0
votes

I want to remove one ASCII character and then I want replace it with non-ASCII. My code is :

sed -e 's/[\d100\d130]/g' 

To explain: I want to replace "100" (in ASCII ,decimal ) with "135" (in ASCII, decimal.) In short, I want to replace 2 letters and one of them will remove. This code is valid?

2
Use tr: tr '\144' '\206'. - gniourf_gniourf
It doesn't work.

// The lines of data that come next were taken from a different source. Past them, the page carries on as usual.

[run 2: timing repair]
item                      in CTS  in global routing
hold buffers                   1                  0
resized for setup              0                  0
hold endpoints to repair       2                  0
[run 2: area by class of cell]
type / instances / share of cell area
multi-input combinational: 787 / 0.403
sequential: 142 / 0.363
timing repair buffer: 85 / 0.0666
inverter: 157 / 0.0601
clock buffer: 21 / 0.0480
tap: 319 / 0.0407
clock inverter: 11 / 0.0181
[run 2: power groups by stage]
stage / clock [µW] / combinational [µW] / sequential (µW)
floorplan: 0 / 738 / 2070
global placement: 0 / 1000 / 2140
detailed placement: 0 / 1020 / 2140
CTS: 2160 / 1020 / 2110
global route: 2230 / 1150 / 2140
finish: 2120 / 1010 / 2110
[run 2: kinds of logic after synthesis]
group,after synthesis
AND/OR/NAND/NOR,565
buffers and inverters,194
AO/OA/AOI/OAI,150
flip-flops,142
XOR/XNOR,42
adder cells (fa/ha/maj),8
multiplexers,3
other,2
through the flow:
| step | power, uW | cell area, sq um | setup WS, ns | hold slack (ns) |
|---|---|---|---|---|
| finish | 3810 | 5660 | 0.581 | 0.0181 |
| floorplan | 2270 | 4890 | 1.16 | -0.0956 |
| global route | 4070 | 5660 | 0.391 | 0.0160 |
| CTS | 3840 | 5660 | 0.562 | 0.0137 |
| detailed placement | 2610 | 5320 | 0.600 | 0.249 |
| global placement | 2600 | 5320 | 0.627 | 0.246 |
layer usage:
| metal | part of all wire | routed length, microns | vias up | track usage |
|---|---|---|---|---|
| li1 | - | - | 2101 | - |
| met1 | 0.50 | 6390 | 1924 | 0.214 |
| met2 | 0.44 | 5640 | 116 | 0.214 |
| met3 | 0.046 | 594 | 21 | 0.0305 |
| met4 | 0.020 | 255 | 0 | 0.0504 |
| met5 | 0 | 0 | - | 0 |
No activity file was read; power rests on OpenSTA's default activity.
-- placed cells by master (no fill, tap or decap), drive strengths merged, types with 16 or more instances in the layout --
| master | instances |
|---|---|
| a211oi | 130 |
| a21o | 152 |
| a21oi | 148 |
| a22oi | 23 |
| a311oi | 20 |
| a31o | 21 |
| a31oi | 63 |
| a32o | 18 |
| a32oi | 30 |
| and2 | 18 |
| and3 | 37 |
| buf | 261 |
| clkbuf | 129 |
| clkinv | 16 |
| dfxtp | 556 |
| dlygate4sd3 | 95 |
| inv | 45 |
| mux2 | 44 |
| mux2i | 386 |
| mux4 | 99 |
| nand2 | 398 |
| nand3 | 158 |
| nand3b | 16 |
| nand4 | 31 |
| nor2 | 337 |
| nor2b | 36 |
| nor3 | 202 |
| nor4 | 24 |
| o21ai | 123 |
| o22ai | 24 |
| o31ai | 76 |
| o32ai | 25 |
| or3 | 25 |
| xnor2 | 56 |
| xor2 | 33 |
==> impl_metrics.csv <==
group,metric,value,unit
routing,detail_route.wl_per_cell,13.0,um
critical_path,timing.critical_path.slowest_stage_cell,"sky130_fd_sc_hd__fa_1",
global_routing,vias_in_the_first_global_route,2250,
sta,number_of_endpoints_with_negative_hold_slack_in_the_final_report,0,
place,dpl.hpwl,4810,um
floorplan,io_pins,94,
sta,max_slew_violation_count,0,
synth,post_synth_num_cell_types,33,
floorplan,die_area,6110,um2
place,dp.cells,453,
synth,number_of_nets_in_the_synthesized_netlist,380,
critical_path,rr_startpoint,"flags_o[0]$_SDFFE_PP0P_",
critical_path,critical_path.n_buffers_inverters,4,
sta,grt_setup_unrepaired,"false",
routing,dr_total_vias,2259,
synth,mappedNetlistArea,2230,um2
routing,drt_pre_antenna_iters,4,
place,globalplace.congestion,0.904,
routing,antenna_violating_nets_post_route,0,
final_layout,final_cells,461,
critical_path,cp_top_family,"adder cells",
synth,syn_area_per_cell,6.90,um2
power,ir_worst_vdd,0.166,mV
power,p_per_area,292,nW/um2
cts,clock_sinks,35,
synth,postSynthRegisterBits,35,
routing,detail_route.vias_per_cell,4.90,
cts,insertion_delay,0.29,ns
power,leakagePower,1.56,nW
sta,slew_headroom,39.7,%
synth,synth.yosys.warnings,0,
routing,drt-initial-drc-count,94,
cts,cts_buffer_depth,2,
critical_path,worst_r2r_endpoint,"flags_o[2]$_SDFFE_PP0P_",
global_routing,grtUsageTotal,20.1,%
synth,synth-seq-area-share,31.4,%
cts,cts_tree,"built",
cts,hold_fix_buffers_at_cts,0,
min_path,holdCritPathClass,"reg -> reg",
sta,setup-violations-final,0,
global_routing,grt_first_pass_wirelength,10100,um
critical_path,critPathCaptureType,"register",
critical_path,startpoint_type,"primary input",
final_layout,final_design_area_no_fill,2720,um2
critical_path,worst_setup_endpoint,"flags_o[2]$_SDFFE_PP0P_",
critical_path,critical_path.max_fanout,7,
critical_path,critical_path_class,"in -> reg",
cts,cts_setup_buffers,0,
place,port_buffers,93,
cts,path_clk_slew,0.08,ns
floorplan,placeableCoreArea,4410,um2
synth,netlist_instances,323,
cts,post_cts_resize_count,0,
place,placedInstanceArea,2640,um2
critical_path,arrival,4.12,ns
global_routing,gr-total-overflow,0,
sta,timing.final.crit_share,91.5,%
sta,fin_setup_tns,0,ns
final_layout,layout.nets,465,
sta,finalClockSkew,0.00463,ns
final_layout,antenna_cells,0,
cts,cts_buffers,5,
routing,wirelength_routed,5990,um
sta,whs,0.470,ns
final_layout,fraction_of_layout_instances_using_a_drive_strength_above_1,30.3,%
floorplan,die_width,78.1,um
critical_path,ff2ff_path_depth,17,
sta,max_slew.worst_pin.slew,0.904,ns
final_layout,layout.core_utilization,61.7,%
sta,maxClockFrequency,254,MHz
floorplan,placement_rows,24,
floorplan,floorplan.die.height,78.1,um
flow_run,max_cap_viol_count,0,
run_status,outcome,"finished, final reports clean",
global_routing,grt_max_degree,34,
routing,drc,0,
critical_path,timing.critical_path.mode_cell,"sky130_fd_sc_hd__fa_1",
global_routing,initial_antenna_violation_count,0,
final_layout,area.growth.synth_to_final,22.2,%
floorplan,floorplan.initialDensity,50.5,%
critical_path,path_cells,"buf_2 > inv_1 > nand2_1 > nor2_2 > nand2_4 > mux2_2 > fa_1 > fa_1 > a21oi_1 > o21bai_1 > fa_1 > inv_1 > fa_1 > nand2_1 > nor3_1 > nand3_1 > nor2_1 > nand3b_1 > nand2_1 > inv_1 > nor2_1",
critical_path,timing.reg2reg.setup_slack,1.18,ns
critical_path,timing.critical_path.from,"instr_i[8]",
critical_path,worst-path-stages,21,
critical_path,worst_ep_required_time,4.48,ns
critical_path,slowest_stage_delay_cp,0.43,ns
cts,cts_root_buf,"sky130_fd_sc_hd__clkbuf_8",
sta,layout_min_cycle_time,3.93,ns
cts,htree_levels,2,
==> src/verilog/tdmbp_pkg.sv <==
// shared constants and carrier types for the tdm backplane and host pin block
package tdmbp_pkg;
    localparam int FRAME_SLOTS = 32;
    localparam int SLOT_BITS = 8;
    localparam int SLOT_CNT_W = 5;
    localparam int BIT_CNT_W = 3;
    localparam int CLK_MHZ = 125;
    localparam int STREAM_KBPS = 2048;
    // bit period in clock cycles, rounded down (shorter interval)
    localparam int BIT_CYCLES = (CLK_MHZ * 1000) / STREAM_KBPS;
    localparam int BIT_CYC_W = 7;
    localparam int RESET_MIN_NS = 1000;
    // least reset width rounds up to whole cycles
    localparam int RESET_MIN_CYCLES = (RESET_MIN_NS * CLK_MHZ + 999) / 1000;
    localparam int RST_CNT_W = 8;
    localparam logic [7:0] CAS_TS_FIRST = 8'h01;
    localparam logic [7:0] CAS_TS_LAST = 8'h1f;
    localparam logic [7:0] CAS_TS_SKIP = 8'h10;
    localparam logic [3:0] NIBBLE_IDLE = 4'h0;
    localparam logic [7:0] DATA_RESET = 8'h00;

    // host bus pin group
    typedef struct packed {
        logic chip_select_n;
        logic data_or_read_strobe_n;
        logic bus_style_select;
    } tdmbp_host_t;

    // one transmit slot captured from the backplane
    typedef struct packed {
        logic [4:0] slot;
        logic [7:0] data;
        logic [3:0] sig;
        logic sig_valid;
    } tdmbp_tx_slot_t;
endpackage

==> src/verilog/tdmbp_backplane.sv <==
// backplane tdm streams and host control pins of the framer system side
`timescale 1ns/1ps
`default_nettype none

// Notes on behaviour
// - signalling status output carries 24 or 30 receive nibbles, one per slot, 2.048 Mbit/s
// - select 1: upper nibble valid, lower tristated; select 0: swapped
// - signalling control input used when source select 0, ignored when 1
// - select 1 uses upper input nibble, 0 uses lower; other ignored
// - serial data output carries 24 or 30 received channels at 2.048 Mbit/s
// - host strobe input is active low; data strobe or read strobe by style
// - host bus responds only with chip select low; else all bus pins high-z
// - open-drain interrupt pulls low when pending outside device reset, independent of chip select
// - bus style high selects separate strobes, low selects data strobe style
module tdmbp_backplane #(
    parameter int BIT_CYCLES = tdmbp_pkg::BIT_CYCLES,
    parameter int RESET_MIN_CYCLES = tdmbp_pkg::RESET_MIN_CYCLES
) (
    input wire logic clk_i,
    input wire logic rst_i,
    input wire logic reset_n_i,
    input wire tdmbp_pkg::tdmbp_host_t host_i,
    input wire logic nibble_position_select_i,
    input wire logic signalling_source_select_i,
    input wire logic t1_mode_i,
    input wire logic [7:0] rx_data_i,
    input wire logic [3:0] rx_sig_i,
    input wire logic irq_pending_i,
    input wire logic serial_data_in_i,
    input wire logic signalling_control_in_i,
    output logic serial_data_out_o,
    output logic signalling_status_out_o,
    output logic signalling_status_oe_o,
    output logic frame_pulse_o,
    output logic bit_strobe_o,
    output logic [4:0] rx_slot_o,
    output tdmbp_pkg::tdmbp_tx_slot_t tx_slot_o,
    output logic tx_slot_valid_o,
    output logic bus_data_oe_o,
    output logic bus_read_o,
    output logic bus_write_o,
    output logic irq_n_o,
    output logic irq_oe_o,
    output logic device_reset_o
);
    logic [tdmbp_pkg::BIT_CYC_W-1:0] div_reg;
    logic [tdmbp_pkg::SLOT_CNT_W-1:0] slot_reg;
    logic [tdmbp_pkg::BIT_CNT_W-1:0] bit_reg;
    logic [7:0] tx_shift_reg;
    logic [7:0] out_shift_reg;
    logic [3:0] sig_hold_reg;
    logic [tdmbp_pkg::RST_CNT_W-1:0] rst_cnt_reg;
    logic rst_ok_reg;
    logic dev_rst_reg;

    // channel qualification: t1 carries 24 channels, e1 the 30 cas slots
    function automatic logic slot_carries(input logic [4:0] s, input logic t1);
        logic [7:0] w;
        w = {3'h0, s};
        if (t1)
            slot_carries = (w >= tdmbp_pkg::CAS_TS_FIRST) && (w <= 8'h18);
        else
            slot_carries = (w >= tdmbp_pkg::CAS_TS_FIRST) && (w <= tdmbp_pkg::CAS_TS_LAST)
                && (w != tdmbp_pkg::CAS_TS_SKIP);
    endfunction

    // bit timing; 125 MHz is not a whole multiple of the bit rate, slight drift
    wire bit_tick = (div_reg == tdmbp_pkg::BIT_CYC_W'(BIT_CYCLES - 1));
    wire last_bit = (bit_reg == tdmbp_pkg::BIT_CNT_W'(tdmbp_pkg::SLOT_BITS - 1));
    wire last_slot = (slot_reg == tdmbp_pkg::SLOT_CNT_W'(tdmbp_pkg::FRAME_SLOTS - 1));
    wire [4:0] next_slot = last_slot ? 5'h00 : slot_reg + 5'h01;
    wire next_sig_ok = slot_carries(next_slot, t1_mode_i);
    wire next_dat_ok = slot_carries(next_slot, t1_mode_i);
    // reload word for the next slot; idle slots send zero
    wire [7:0] load_data = next_dat_ok ? rx_data_i : tdmbp_pkg::DATA_RESET;
    // upper half of the slot is bits 7..4 when msb goes first
    wire upper_half = ~bit_reg[2];
    wire sig_half_valid = nibble_position_select_i ? upper_half : ~upper_half;
    wire cur_sig_ok = slot_carries(slot_reg, t1_mode_i);
    // captured transmit word; select 1 keeps upper nibble, 0 the lower
    wire [7:0] tx_word = {tx_shift_reg[6:0], serial_data_in_i};
    wire [3:0] cap_sig = nibble_position_select_i ? sig_hold_reg : {sig_hold_reg[2:0],
        signalling_control_in_i};
    wire sig_use = ~signalling_source_select_i & cur_sig_ok;
    wire cs_active = ~host_i.chip_select_n & rst_ok_reg;
    wire strobe = ~host_i.data_or_read_strobe_n;

    // reset pin qualifier: shorter lows are treated as glitches
    always_ff @(posedge clk_i) begin
        if (rst_i || reset_n_i) begin
            rst_cnt_reg <= '0;
        end else if (rst_cnt_reg != tdmbp_pkg::RST_CNT_W'(RESET_MIN_CYCLES)) begin
            rst_cnt_reg <= rst_cnt_reg + 1'b1;
        end
    end

    // device reset held from a qualified low until the pin rises
    always_ff @(posedge clk_i) begin
        if (rst_i) begin
            dev_rst_reg <= 1'b1;
            rst_ok_reg <= 1'b0;
        end else begin
            if (rst_cnt_reg == tdmbp_pkg::RST_CNT_W'(RESET_MIN_CYCLES))
                dev_rst_reg <= 1'b1;
            else if (reset_n_i)
                dev_rst_reg <= 1'b0;
            rst_ok_reg <= reset_n_i & ~dev_rst_reg;
        end
    end

    // frame counters: 32 slots of 8 bits
    always_ff @(posedge clk_i) begin
        if (rst_i || dev_rst_reg) begin
            div_reg <= '0;
            bit_reg <= '0;
            slot_reg <= '0;
        end else if (bit_tick) begin
            div_reg <= '0;
            bit_reg <= bit_reg + 1'b1;
            if (last_bit)
                slot_reg <= next_slot;
        end else begin
            div_reg <= div_reg + 1'b1;
        end
    end

    // receive shifters, msb first
    always_ff @(posedge clk_i) begin
        if (rst_i || dev_rst_reg) begin
            out_shift_reg <= tdmbp_pkg::DATA_RESET;
            serial_data_out_o <= 1'b0;
            signalling_status_out_o <= 1'b0;
            signalling_status_oe_o <= 1'b0;
        end else if (bit_tick) begin
            if (last_bit)
                out_shift_reg <= load_data;
            else
                out_shift_reg <= {out_shift_reg[6:0], 1'b0};
            serial_data_out_o <= last_bit ? load_data[7] : out_shift_reg[6];
            // outputs for the coming bit; nibble carries rx code when valid
            signalling_status_oe_o <= last_bit ? (next_sig_ok & nibble_position_select_i)
                : (cur_sig_ok & (nibble_position_select_i ? (bit_reg < 3'h3)
                : (bit_reg >= 3'h3)));
            signalling_status_out_o <= last_bit ? rx_sig_i[3]
                : rx_sig_i[2'(3'h2 - bit_reg[1:0])];
        end
    end

    // transmit capture on the last clock of each bit period; signalling only within its selected nibble
    always_ff @(posedge clk_i) begin
        if (rst_i || dev_rst_reg) begin
            tx_shift_reg <= '0;
            sig_hold_reg <= tdmbp_pkg::NIBBLE_IDLE;
            tx_slot_o <= '0;
            tx_slot_valid_o <= 1'b0;
        end else begin
            tx_slot_valid_o <= 1'b0;
            if (bit_tick) begin
                tx_shift_reg <= tx_word;
                if (sig_half_valid && !(last_bit && !nibble_position_select_i))
                    sig_hold_reg <= {sig_hold_reg[2:0], signalling_control_in_i};
                if (last_bit) begin
                    tx_slot_o.slot <= slot_reg;
                    tx_slot_o.data <= tx_word;
                    tx_slot_o.sig <= sig_use ? cap_sig : tdmbp_pkg::NIBBLE_IDLE;
                    tx_slot_o.sig_valid <= sig_use;
                    tx_slot_valid_o <= 1'b1;
                end
            end
        end
    end

    // timing marks, host bus decode and interrupt pin
    always_ff @(posedge clk_i) begin
        if (rst_i) begin
            frame_pulse_o <= 1'b0;
            bit_strobe_o <= 1'b0;
            rx_slot_o <= '0;
            bus_data_oe_o <= 1'b0;
            bus_read_o <= 1'b0;
            bus_write_o <= 1'b0;
            irq_n_o <= 1'b1;
            irq_oe_o <= 1'b0;
            device_reset_o <= 1'b1;
        end else begin
            frame_pulse_o <= bit_tick & last_bit & last_slot;
            bit_strobe_o <= bit_tick;
            rx_slot_o <= slot_reg;
            // separate strobes: strobe is read; data strobe style: strobe is write
            bus_data_oe_o <= cs_active & strobe;
            bus_read_o <= cs_active & strobe & host_i.bus_style_select;
            bus_write_o <= cs_active & strobe & ~host_i.bus_style_select;
            // open drain: drive low only, never high, regardless of chip select
            irq_n_o <= 1'b0;
            irq_oe_o <= irq_pending_i & ~dev_rst_reg;
            device_reset_o <= dev_rst_reg;
        end
    end
endmodule

`default_nettype wire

I tried. @gniourf_gniourf - esrtr
What does It doesn't work mean? (do you get an error? aren't the d replaced?) - gniourf_gniourf
d isn't replaced .@gniourf_gniourf - esrtr
(Apart from the obvious typo—it should be tr '\144' '\207'—see Thomas Dickey's answer). This is not going to edit your file… is this what you're expecting? - gniourf_gniourf

2 Answers

1
votes

This is not a valid sed command:

sed -e 's/[\d100\d135]/g'

Perhaps something like

sed -e 's/[\d100]/[\d135]/g'

In a quick test, this "works":

echo 'd' | sed -e 's/[\d100]/[\d135]/g'

The suggested tr command is close, but 135 translates to octal 207, e.g,

tr '\144' '\207'

In a UTF-8 system, you likely will run into problems with 135, since it is not a valid single-byte code as such. The corresponding UTF-8 encoding for 135 uses two bytes, e.g., \302\207

echo 'd' | sed -e 's/\d100/\d194\d135/g'

might be what OP intended. With my locale en_US.UTF-8, it produces a UTF-8 encoded 135 (which shows up in vi-like-emacs as \u0087: this happens to be valid UTF-8, but not a printable character since it is actually a control character in Unicode). Given more information about what OP intended for the output, better advice can be offered.

1
votes

Decimal 100 is a "d", and 135 is an extended ascii "ç" or cedilla.
Setting a to all values:

a="$(printf "$(printf '\\x%x' {95..105} 135 135 135 {130..140} )")"

Both this work:

echo "$a"| tr '\144' '\207'
echo "$a"| sed -e $'s/\144/\207/g'    # Note the $

If you want to see this characters, write to a file, and open it with encoding IBM850. In an text editor with that capacity you will see (three times a cedilla ç, and the d changed as well):

_`abcçefghiçççéâäàåçêëèïî

UTF-8

For utf-8, things are diferent.
The cedilla in UTF-8 is decimal 231 (hex E7), and it is output with this:

$ printf $'\U0E7'
ç

To get the UTF-8 of values above 127 (7F) and up to 255 (FF) may get tricky because Bash misinterprets some values. This function will allow the conversion from a value to the correct character:

function chr_utf8 {
    local val
    [[ ${2?Missing Ordinal Value} -lt 0x80000000 ]] || return 1

    if [[ ${2} -lt 0x100 && ${2} -ge 0x80 ]]; then

        # bash 4.2 incorrectly encodes
        # \U000000ff as \xff so encode manually
        printf -v val "\\%03o\%03o" $(( (${2}>>6)|0xc0 )) $(( (${2}&0x3f)|0x80 ))
    else
        printf -v val '\\U%08x' "${2}"
    fi
    printf -v ${1?Missing Dest Variable} ${val}
}

chr_utf8 a 231
echo "$a"

Conclusion

The solution was actually very simple:

echo "aadddcc" | sed $'s/d/\U0E7/g'       # echo $'\U0E7' should output ç
aaçççcc

Test that you get a ç from echo $'\U0E7', if not, you need the function above.